Demeuré seul debout sur son rocher, l’antique donjon (…) = accord au masc. sing.
commandé par le nom donjon
Isolé comme lui, j’ (…) = accord au masc. sing. commandé par le référent du sujet j’
(…) les chênes, vieux compagnons qui l’environnaient et le protégeaient contre la
tempête : il n’y a pas ici accord morphosyntaxique de l’apposition avec les traits de genre et
de nombre du support puisque cette apposition est un SN (qui porte donc ses marques
propres). Mais il y a, sur le plan sémantique, une forme de cohérence qui s’impose : l’apport
référant à une collection d’individus (les chênes), l’apposition dénote elle aussi une collection
d’individus (vieux compagnons)

En conclusion, les quatre constituants suivants :

Guidé par ces Mémoires : syntagme participial6


Demeuré seul debout sur son rocher : syntagme participial
vieux compagnons qui l’environnaient et le protégeaient contre la tempête : syntagme
nominal

5
Il ne faut pas oublier que la famille de Chateaubriand a payé un lourd tribu aux échafauds dressés par la
Révolution française.
6
Pensez bien à un moment ou un autre dans votre copie à préciser le statut catégoriel des appositions identifiées.
Isolé comme lui : syntagme participial

sont tous des appositions.

1.2. Acception restreinte de Riegel & al. 2016

Riegel & al. restreignent les appositions aux seuls SN en position d’apport.
Dans le relevé précédent, on est donc conduit à ne retenir comme apposition, en ce cas,
que le SN « vieux compagnons qui l’environnaient et le protégeaient contre la tempête ».

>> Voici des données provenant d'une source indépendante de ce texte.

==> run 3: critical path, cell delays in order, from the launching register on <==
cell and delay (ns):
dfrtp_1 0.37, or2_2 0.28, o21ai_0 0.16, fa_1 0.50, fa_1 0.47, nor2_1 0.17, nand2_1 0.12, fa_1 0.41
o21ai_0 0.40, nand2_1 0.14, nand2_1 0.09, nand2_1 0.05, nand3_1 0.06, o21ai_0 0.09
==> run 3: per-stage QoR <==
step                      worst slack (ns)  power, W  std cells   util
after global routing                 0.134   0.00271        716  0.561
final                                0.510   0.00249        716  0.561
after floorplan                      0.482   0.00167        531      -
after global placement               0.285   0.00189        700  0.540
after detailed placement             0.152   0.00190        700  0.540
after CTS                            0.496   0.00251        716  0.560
==> config.mk <==
export PLATFORM = sky130hd
export DESIGN_NAME = prot_manager
export DESIGN_NICKNAME = d
export VERILOG_FILES = /design/src/rtl/prot_pkg.sv /design/src/rtl/hiccup_timer.sv /design/src/rtl/prot_manager.sv
export SDC_FILE = /design/constraint.sdc
export NUM_CORES = 1
export LEC_CHECK = 0
export BUFFER_PORTS_ARGS = -buffer_cell sky130_fd_sc_hd__buf_2
export CORE_ASPECT_RATIO = 2
export CORE_MARGIN = 2
export CORE_UTILIZATION = 62
export DETAILED_ROUTE_END_ITERATION = 8
export PLACE_DENSITY = 0.91
export SETUP_SLACK_MARGIN = 0.15
export SYNTH_ARGS = -nofsm -noshare
export SYNTH_HDL_FRONTEND = slang
export SYNTH_SLANG_ARGS = --single-unit
==> constraint.sdc <==
create_clock -name I_CLK -period 8.7 [get_ports I_CLK]
set_input_delay 0.87 -clock I_CLK [delete_from_list [all_inputs] [get_ports I_CLK]]
set_output_delay 0.87 -clock I_CLK [all_outputs]
set_load 0.02 [all_outputs]
==> src/rtl/prot_pkg.sv <==
// Purpose: Shared constants for the converter protection manager
// Assumes: 200 MHz controller clock, byte-wide register port
// Notes:   Fault vectors are indexed F_OV..F_TR, matching config bits 1..5
package prot_pkg;

  // Register port geometry
  localparam int          ADDR_W = 8;
  localparam int          DATA_W = 8;

  // Register offsets
  localparam logic [7:0] REG_FLAGS = 8'h00;
  localparam logic [7:0] REG_PTYPE = 8'h04;
  localparam logic [7:0] REG_PROP  = 8'h08;
  localparam logic [7:0] REG_CLIM  = 8'h0C;
  localparam logic [7:0] REG_LEVEL = 8'h10;
  localparam logic [7:0] REG_STATE = 8'h14;

  // Reset values
  localparam logic [7:0] FLAGS_RST = 8'hFF;
  localparam logic [7:0] PTYPE_RST = 8'h43;
  localparam logic [7:0] PROP_RST  = 8'h3F;
  localparam logic [7:0] CLIM_RST  = 8'h10;
  localparam logic [7:0] LEVEL_RST = 8'h08;

  // Field positions
  localparam int BIT_HOT  = 7;
  localparam int BIT_WIN  = 6;
  localparam int BIT_PHV  = 0;
  localparam int BIT_TRE  = 7;
  localparam int BIT_PTM  = 7;
  localparam int BIT_PGM  = 6;
  localparam int BIT_TCE  = 4;
  localparam int BIT_PGLL = 4;
  localparam int OVPL_LO  = 2;
  localparam int OVPL_HI  = 3;
  localparam int CLS_HI   = 3;
  localparam int FLT_LO   = 1;
  localparam int FLT_HI   = 5;

  // Fault index inside the fault vectors
  localparam int F_OV = 0;
  localparam int F_UV = 1;
  localparam int F_OC = 2;
  localparam int F_OT = 3;
  localparam int F_TR = 4;
  localparam int NFLT = 5;

  // Comparator set points, for reference by the analog front end
  localparam int TEMP_WARN_SET_C   = 120;
  localparam int TEMP_WARN_CLR_C   = 117;
  localparam int TEMP_RESTART_C    = 110;
  localparam int TRACK_LIMIT_MV    = 250;
  localparam int OV_FLOOR_MV       = 1000;

  // Hiccup interval
  localparam int CLK_MHZ    = 200;
  localparam int HICCUP_MS  = 130;
  localparam int HICCUP_CYC = HICCUP_MS * CLK_MHZ * 1000;

  // Power stage sequencer states
  typedef enum logic [1:0] {ST_OFF, ST_RUN, ST_SHUT, ST_WAIT} pwr_state_t;

endpackage : prot_pkg

==> src/rtl/hiccup_timer.sv <==
// Purpose: Restart interval timer for the protection manager
// Assumes: i_start is a one-cycle pulse
// Notes:   o_done stays high from expiry until the next start
`timescale 1ns/1ps
`default_nettype none
module hiccup_timer #(
  parameter int CYCLES = 26000000
) (
  input  wire logic i_clk,
  input  wire logic i_rst,
  input  wire logic i_start,
  output var  logic o_busy,
  output var  logic o_done
);

  localparam int CW = $clog2(CYCLES + 1);

  // Refuse an interval the counter cannot hold
  if (CYCLES < 1) begin : g_chk
    $error("hiccup_timer: CYCLES must be at least one");
  end

  logic [CW-1:0] cnt_q;
  wire           last_w = (cnt_q == CW'(1));

  // Count down from the interval; done flags the end of the wait
  always_ff @(posedge i_clk or posedge i_rst) begin
    if (i_rst) begin
      cnt_q  <= '0;
      o_busy <= 1'b0;
      o_done <= 1'b0;
    end else if (i_start) begin
      cnt_q  <= CW'(CYCLES);
      o_busy <= 1'b1;
      o_done <= 1'b0;
    end else if (o_busy) begin
      cnt_q  <= cnt_q - CW'(1);
      o_busy <= !last_w;
      o_done <= last_w;
    end
  end

endmodule : hiccup_timer
`default_nettype wire

==> src/rtl/prot_manager.sv <==
// Purpose: Protection and fault manager of a step-down load converter
// Assumes: Comparator and state inputs are synchronous to I_CLK;
//          power-good pin and turn-on command are asynchronous
// Notes:   Health flags are active low; writing 1 to a fault flag restores it only if its condition is already gone
//
// Contract
// - Warnings only report, never stop output
// - Above 120C set hot flag low, notify
// - Hot warning notified only if enabled
// - Hot warning removed below 117C
// - Power-good low outside 110% / 90-95% window
// - Power-good armed only in steady state
// - Window warning: pin low, flag low, notify
// - Back in window: release pin, restore flag
// - External low on pin raises window warning
// - Any fault class event shuts converter down
// - Overcurrent watched only above pre-bias
// - Overcurrent fault: flag low, fast off
// - Current limit temperature compensation is selectable
// - Undervoltage in steady state, no overcurrent
// - Over-temperature fault above 120C, sequenced off
// - Non-latching over-temperature restarts below 110C
// - Tracking checked only while ramping up
// - Tracking beyond 250mV: flag low, fast off
// - Tracking protection can be disabled
// - Overvoltage: flag low, high off, low on
// - Overvoltage level 110-130%, floor 1.0V
// - Phase voltage error not implemented
// - Local fault may shut other converters
// - Non-latching retries every 130ms
// - Latching waits 130ms, clear and recycle; here either one alone allows the restart
// - Propagated fault pulls group line low
//
// The register offsets and strobed register access were decided locally.
`timescale 1ns/1ps
`default_nettype none
module prot_manager #(
  parameter int HICCUP_CYCLES = prot_pkg::HICCUP_CYC
) (
  input  wire logic        I_CLK,
  input  wire logic        I_RST,
  // Register port
  input  wire logic [7:0]  I_ADDR,
  input  wire logic [7:0]  I_WDATA,
  input  wire logic        I_WR,
  input  wire logic        I_RD,
  output var  logic [7:0]  O_RDATA,
  // Comparator and converter state inputs
  input  wire logic        I_TEMP_ABOVE_SET,
  input  wire logic        I_TEMP_BELOW_CLR,
  input  wire logic        I_TEMP_BELOW_RESTART,
  input  wire logic        I_VO_ABOVE_PG_HIGH,
  input  wire logic        I_VO_BELOW_PG_LOW,
  input  wire logic        I_VO_ABOVE_PREBIAS,
  input  wire logic        I_VO_BELOW_UV,
  input  wire logic        I_VO_ABOVE_OV,
  input  wire logic        I_CURRENT_LIMIT,
  input  wire logic        I_TRACK_EXCEEDED,
  input  wire logic        I_STEADY,
  input  wire logic        I_RAMP_UP,
  input  wire logic        I_VO_ZERO,
  input  wire logic        I_TURN_ON,
  // Open-drain power-good pin
  input  wire logic        I_PG_IN,
  output var  logic        O_PG_OUT,
  output var  logic        O_PG_OE_N,
  // Open-drain group fault line
  output var  logic        O_GRP_OUT,
  output var  logic        O_GRP_OE_N,
  // Power stage commands
  output var  logic        O_RUN,
  output var  logic        O_SEQ_OFF,
  output var  logic        O_FAST_OFF,
  output var  logic        O_LOW_SIDE_ON,
  // Threshold settings for the analog front end
  output var  logic        O_PG_LOW_SEL,
  output var  logic [1:0]  O_OV_LEVEL,
  output var  logic        O_TEMP_COMP_EN,
  output var  logic [3:0]  O_CL_SET,
  // Notice to the system power manager
  output var  logic        O_NOTIFY
);

  localparam int NF = prot_pkg::NFLT;

  // Refuse an interval the sequencer cannot serve
  if (HICCUP_CYCLES < 1) begin : g_chk
    $error("prot_manager: HICCUP_CYCLES must be at least one");
  end

  // Configuration registers
  logic [7:0]  ptype_q;
  logic [7:0]  prop_q;
  logic [7:0]  clim_q;
  logic [7:0]  level_q;

  // Status and sequencer state
  logic [NF-1:0] fault_q;
  logic [NF-1:0] fault_d;
  logic [NF-1:0] cause_q;
  logic [NF-1:0] cause_d;
  logic          hot_q;
  logic          hot_d;
  logic          armed_q;
  logic [1:0]    rel_q;
  logic          recyc_q;
  logic          recyc_d;
  prot_pkg::pwr_state_t st_q;
  prot_pkg::pwr_state_t st_d;

  // Synchronisers for asynchronous pins
  logic [1:0]  pg_sync_q;
  logic [1:0]  on_sync_q;

  // Timer handshake
  logic        tmr_start;
  logic        tmr_busy;
  logic        tmr_done;

  // Two flip-flops ahead of any use of the pins
  always_ff @(posedge I_CLK or posedge I_RST) begin
    if (I_RST) begin
      pg_sync_q <= 2'h3;
      on_sync_q <= 2'h0;
    end else begin
      pg_sync_q <= {pg_sync_q[0], I_PG_IN};
      on_sync_q <= {on_sync_q[0], I_TURN_ON};
    end
  end

  wire pg_pin_s = pg_sync_q[1];
  wire turn_on_s = on_sync_q[1];

  // Address decode
  wire sel_flags = (I_ADDR == prot_pkg::REG_FLAGS);
  wire sel_ptype = (I_ADDR == prot_pkg::REG_PTYPE);
  wire sel_prop  = (I_ADDR == prot_pkg::REG_PROP);
  wire sel_clim  = (I_ADDR == prot_pkg::REG_CLIM);
  wire sel_level = (I_ADDR == prot_pkg::REG_LEVEL);
  wire sel_state = (I_ADDR == prot_pkg::REG_STATE);
  wire wr_flags  = I_WR && sel_flags;

  // Fault-related fields taken from the configuration registers
  wire [NF-1:0] latch_cfg = ptype_q[prot_pkg::FLT_HI:prot_pkg::FLT_LO];
  wire [NF-1:0] prop_cfg  = prop_q[prot_pkg::FLT_HI:prot_pkg::FLT_LO];
  wire [NF-1:0] flag_wr   = wr_flags ? I_WDATA[prot_pkg::FLT_HI:prot_pkg::FLT_LO]
                                     : '0;
  wire          track_en  = ptype_q[prot_pkg::BIT_TRE];

  // Configuration writes; reserved bits of the level register stay zero
  always_ff @(posedge I_CLK or posedge I_RST) begin
    if (I_RST) begin
      ptype_q <= prot_pkg::PTYPE_RST;
      prop_q  <= prot_pkg::PROP_RST;
      clim_q  <= prot_pkg::CLIM_RST;
      level_q <= prot_pkg::LEVEL_RST;
    end else if (I_WR) begin
      if (sel_ptype) ptype_q <= I_WDATA;
      if (sel_prop)  prop_q  <= I_WDATA;
      if (sel_clim)  clim_q  <= I_WDATA;
      if (sel_level) level_q <= {3'h0, I_WDATA[4:0]};
    end
  end

  // Over-temperature warning with hysteresis
  assign hot_d = I_TEMP_ABOVE_SET ? 1'b1
               : I_TEMP_BELOW_CLR ? 1'b0
               : hot_q;

  // Power-good window check once armed; outside drive seen only once the
  // synchroniser shows the released wire, so our own release is no false low
  wire pg_out_win = I_VO_ABOVE_PG_HIGH || I_VO_BELOW_PG_LOW;
  wire pg_ext_low = O_PG_OE_N && rel_q[1] && !pg_pin_s;
  wire pg_warn    = armed_q && (pg_out_win || pg_ext_low);
  // An outside low already holds the wire; driving it would hide its end
  wire pg_drive_d = !armed_q || pg_out_win || !I_STEADY;

  // Warnings arm and track; none of them reach the power stage
  always_ff @(posedge I_CLK or posedge I_RST) begin
    if (I_RST) begin
      hot_q   <= 1'b0;
      armed_q <= 1'b0;
      rel_q   <= 2'h0;
    end else begin
      hot_q   <= hot_d;
      rel_q   <= {rel_q[0], O_PG_OE_N};
      armed_q <= I_STEADY && st_q == prot_pkg::ST_RUN;
    end
  end

  // Fault detection for the running converter
  wire running = (st_q == prot_pkg::ST_RUN);
  logic [NF-1:0] trip;
  assign trip[prot_pkg::F_OC] = running && I_VO_ABOVE_PREBIAS
                             && I_CURRENT_LIMIT && I_VO_BELOW_UV;
  assign trip[prot_pkg::F_UV] = running && I_STEADY && I_VO_BELOW_UV
                             && !trip[prot_pkg::F_OC];
  assign trip[prot_pkg::F_OT] = running && I_TEMP_ABOVE_SET;
  assign trip[prot_pkg::F_TR] = running && I_RAMP_UP && track_en
                             && I_TRACK_EXCEEDED;
  assign trip[prot_pkg::F_OV] = running && I_VO_ABOVE_PREBIAS
                             && I_VO_ABOVE_OV;
  wire any_trip = |trip;

  // Conditions that still hold, used to gate a latched restart
  logic [NF-1:0] cond;
  assign cond[prot_pkg::F_OC] = I_CURRENT_LIMIT;
  assign cond[prot_pkg::F_UV] = I_VO_BELOW_UV && I_STEADY;
  assign cond[prot_pkg::F_OT] = !I_TEMP_BELOW_RESTART;
  assign cond[prot_pkg::F_TR] = 1'b0;
  assign cond[prot_pkg::F_OV] = I_VO_ABOVE_OV;

  // Restart gating once the interval has run out
  wire [NF-1:0] lat_cause   = cause_q & latch_cfg;
  wire [NF-1:0] nlat_cause  = cause_q & ~latch_cfg;
  wire          lat_ok      = ((lat_cause & (cond | fault_q)) == '0)
                            || (recyc_q && (lat_cause & cond) == '0);
  wire          ot_wait     = nlat_cause[prot_pkg::F_OT]
                            && !I_TEMP_BELOW_RESTART;
  wire          may_restart = tmr_done && lat_ok && !ot_wait;
  wire          restart     = (st_q == prot_pkg::ST_WAIT) && may_restart
                            && turn_on_s;

  // Per-fault flag: trip sets it, write of 1 with its condition gone or a restart of a non-latched fault restores it
  for (genvar i = 0; i < NF; i++) begin : g_flag
    wire clr = (flag_wr[i] && !cond[i])
            || (restart && !latch_cfg[i]);
    assign fault_d[i] = trip[i] || (fault_q[i] && !clr);
  end

  // Sequencer next state
  always_comb begin
    st_d      = st_q;
    cause_d   = cause_q;
    recyc_d   = recyc_q;
    tmr_start = 1'b0;
    case (st_q)
      prot_pkg::ST_OFF: begin
        if (turn_on_s && !tmr_busy) begin
          st_d    = prot_pkg::ST_RUN;
          cause_d = '0;
          recyc_d = 1'b0;
        end
      end
      prot_pkg::ST_RUN: begin
        if (any_trip) begin
          st_d    = prot_pkg::ST_SHUT;
          cause_d = trip;
        end else if (!turn_on_s) begin
          st_d    = prot_pkg::ST_OFF;
        end
      end
      prot_pkg::ST_SHUT: begin
        if (I_VO_ZERO) begin
          st_d      = prot_pkg::ST_WAIT;
          tmr_start = 1'b1;
        end
      end
      prot_pkg::ST_WAIT: begin
        if (!turn_on_s) begin
          recyc_d = 1'b1;
        end
        if (restart) begin
          st_d    = prot_pkg::ST_RUN;
          cause_d = '0;
          recyc_d = 1'b0;
        end
      end
      default: st_d = prot_pkg::ST_OFF;
    endcase
  end

  // Shutdown style chosen from the cause of the trip
  wire [NF-1:0] sd_cause = (st_d == prot_pkg::ST_SHUT) ? cause_d : '0;
  wire          crow_d   = sd_cause[prot_pkg::F_OV];
  wire          fast_d   = crow_d || sd_cause[prot_pkg::F_OC]
                        || sd_cause[prot_pkg::F_TR];
  wire          seq_d    = (st_d != prot_pkg::ST_RUN) && !fast_d;
  wire          run_d    = (st_d == prot_pkg::ST_RUN);

  // Group line low while a propagated fault is standing
  wire grp_low_d = |(fault_d & prop_cfg);

  // Notice to the manager: enabled warnings and any standing fault
  wire notify_d = (hot_d && prop_q[prot_pkg::BIT_PTM])
               || (pg_warn && prop_q[prot_pkg::BIT_PGM])
               || (|fault_d);

  // Sequencer and fault registers
  always_ff @(posedge I_CLK or posedge I_RST) begin
    if (I_RST) begin
      st_q    <= prot_pkg::ST_OFF;
      cause_q <= '0;
      fault_q <= '0;
      recyc_q <= 1'b0;
    end else begin
      st_q    <= st_d;
      cause_q <= cause_d;
      fault_q <= fault_d;
      recyc_q <= recyc_d;
    end
  end

  // Restart interval
  hiccup_timer #(
    .CYCLES (HICCUP_CYCLES)
  ) u_hiccup (
    .i_clk   (I_CLK),
    .i_rst   (I_RST),
    .i_start (tmr_start),
    .o_busy  (tmr_busy),
    .o_done  (tmr_done)
  );

  // Health flags, active low; the phase voltage bit never drops
  wire [7:0] flags_w = {!hot_q,
                        !(armed_q ? (pg_out_win || pg_ext_low) : 1'b0),
                        ~fault_q,
                        1'b1};

  // Read multiplexer; unmapped addresses read zero
  wire [7:0] rd_mux = sel_flags ? flags_w
                    : sel_ptype ? ptype_q
                    : sel_prop  ? prop_q
                    : sel_clim  ? clim_q
                    : sel_level ? level_q
                    : sel_state ? {6'h00, st_q}
                    : 8'h00;

  // Registered outputs
  always_ff @(posedge I_CLK or posedge I_RST) begin
    if (I_RST) begin
      O_RDATA        <= 8'h00;
      O_PG_OUT       <= 1'b0;
      O_PG_OE_N      <= 1'b0;
      O_GRP_OUT      <= 1'b0;
      O_GRP_OE_N     <= 1'b1;
      O_RUN          <= 1'b0;
      O_SEQ_OFF      <= 1'b1;
      O_FAST_OFF     <= 1'b0;
      O_LOW_SIDE_ON  <= 1'b0;
      O_PG_LOW_SEL   <= 1'b0;
      O_OV_LEVEL     <= 2'h0;
      O_TEMP_COMP_EN <= 1'b0;
      O_CL_SET       <= 4'h0;
      O_NOTIFY       <= 1'b0;
    end else begin
      O_RDATA        <= I_RD ? rd_mux : 8'h00;
      O_PG_OUT       <= 1'b0;
      O_PG_OE_N      <= !pg_drive_d;
      O_GRP_OUT      <= 1'b0;
      O_GRP_OE_N     <= !grp_low_d;
      O_RUN          <= run_d;
      O_SEQ_OFF      <= seq_d;
      O_FAST_OFF     <= fast_d;
      O_LOW_SIDE_ON  <= crow_d;
      O_PG_LOW_SEL   <= level_q[prot_pkg::BIT_PGLL];
      O_OV_LEVEL     <= level_q[prot_pkg::OVPL_HI:prot_pkg::OVPL_LO];
      O_TEMP_COMP_EN <= clim_q[prot_pkg::BIT_TCE];
      O_CL_SET       <= clim_q[prot_pkg::CLS_HI:0];
      O_NOTIFY       <= notify_d;
    end
  end

endmodule : prot_manager
`default_nettype wire

==> results of run 1 <==
how the worst max path moves through the flow:
stage	from	slack, ps	depth (start not counted)	endpoint
CTS	st_q[1]$_DFF_PP0_	5640	7	u_hiccup.cnt_q[23]$_DFFE_PP0P_
global placement	I_ADDR[4]	5350	8	O_NOTIFY$_DFF_PP0_
floorplan	I_RST	5240	1	O_CL_SET[0]$_DFF_PP0_
finish	I_ADDR[4]	5560	8	O_NOTIFY$_DFF_PP0_
detailed placement	I_ADDR[4]	5250	8	O_NOTIFY$_DFF_PP0_
global route	st_q[1]$_DFF_PP0_	5490	7	u_hiccup.cnt_q[23]$_DFFE_PP0P_
kinds of logic after synthesis:
group	Yosys count	share of synthesized area
fa+ha+maj	2	0.00553
buf+inv	24	0.0252
flops	100	0.557
mux	32	0.0794
other cells	1	0.000829
xor+xnor	21	0.0407
simple gates	155	0.183
compound gates	71	0.108
worst reg2reg max path, cell delays in order, from the launching register on:
cell       delay (ps)
dfrtp_1           540
and3b_1           760
o2111ai_4         180
or4_1             580
or3b_4            480
nor4_4            160
xnor2_1           150
nand2_1            80
registers in the layout, summed over array words and instances (netlist names), 2 cells and up, named ones only:
signal and flops:
rel_q 2, clim_q 8, O_OV_LEVEL 2, fault_q 5, level_q 5, pg_sync_q 2, st_q 2, cause_q 3
prop_q 8, u_hiccup.cnt_q 25, O_CL_SET 4, on_sync_q 2, O_RDATA 8, ptype_q 8
per-layer routing:
| metal | GRT usage | wire [µm] | vias up |
|---|---|---|---|
| met4 | 0.114 | 324 | 0 |
| met1 | 0.358 | 4080 | 1698 |
| met5 | 0 | 0 | - |
| li1 | - | - | 1559 |
| met2 | 0.415 | 4860 | 138 |
| met3 | 0.0560 | 563 | 24 |
layout by cell type (no fill, tap or decap), types with 8 or more instances in the layout:
master,n
dfstp_2,15
mux2_2,31
inv_1,9
nor2_1,41
nand2_1,33
buf_2,57
a211oi_1,10
a21oi_1,22
nand3_1,13
nor3_1,11
xor2_1,8
dfrtp_1,85
xnor2_1,13
clkbuf_16,9
stage by stage:
| stage | std cells | hold slack (ps) |
|---|---|---|
| finish | 560 | 357 |
| global route | 560 | 360 |
| global placement | 544 | 335 |
| CTS | 560 | 360 |
| detailed placement | 544 | 345 |
| floorplan | 407 | 331 |
report_power, final:
group          switching (mW)  internal [mW]  total, mW
sequential             0.0638          0.532      0.596
clock                   0.172          0.233      0.405
combinational          0.0946         0.0814      0.176
layout make-up:
class / count / area share
Tap cell: 92 / 0.0222
Clock buffer: 10 / 0.0461
Timing Repair Buffer: 59 / 0.0580
Inverter: 10 / 0.00773
Clock inverter: 6 / 0.0135
Multi-Input combinational cell: 283 / 0.366
Sequential cell: 100 / 0.487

2. Etude des adverbe et adverbiaux incidents de phrase

Un incident de phrase doit vérifier les deux propriétés suivantes :


- il est apte à figurer en tête de phrase négative ;
- il est inapte à être focalisé sous c’est … que.

Les deux adverbes peut-être et heureusement dans les phrases :

Peut-être un jour quelque voyageur viendra visiter les lieux que j’ai peints.
Heureusement ma vie n’est pas bâtie sur la terre aussi solidement que les tours où j’ai passé
ma jeunesse.

sont des adverbes de phrase comme le montrent leur réaction aux tests suivants :

Test a : détachement de l’adverbe en tête de phrase négative :

Peut-être un jour quelque voyageur ne viendra pas visiter les lieux que j’ai peints.
Heureusement ma vie n’est pas bâtie sur la terre aussi solidement que les tours où j’ai passé
ma jeunesse.

Test b : Focalisation au moyen de c’est … que

*C’est peut-être qu’un jour quelque voyageur viendra visiter les lieux que j’ai peints.
*C’est heureusement que ma vie n’est pas bâtie sur la terre aussi solidement que les tours où
j’ai passé ma jeunesse.

Ils peuvent donc figurer en tête de phrase négative et ils ne sont pas focalisables, ce qui
constituent la conjonction des deux traits définitoire des adverbes de phrase.

Ces deux adverbes ne sont pas des conjonctifs car ils peuvent figurer sans difficulté en tête
d’un discours sans présupposer un contexte amont. Ce sont donc des disjonctifs.

Ni l’un ni l’autre enfin de caractérisent la relation du locuteur avec son interlocuteur, ni sa


relation avec la forme, la source ou le statut de son énoncé. Ce sont donc des disjonctifs
d’attitude7.

7A noter que heureusement est classé comme un adverbe (disjonctif d’attitude) évaluatif et peut-être
comme un adverbe (disjonctif d’attitude) modal.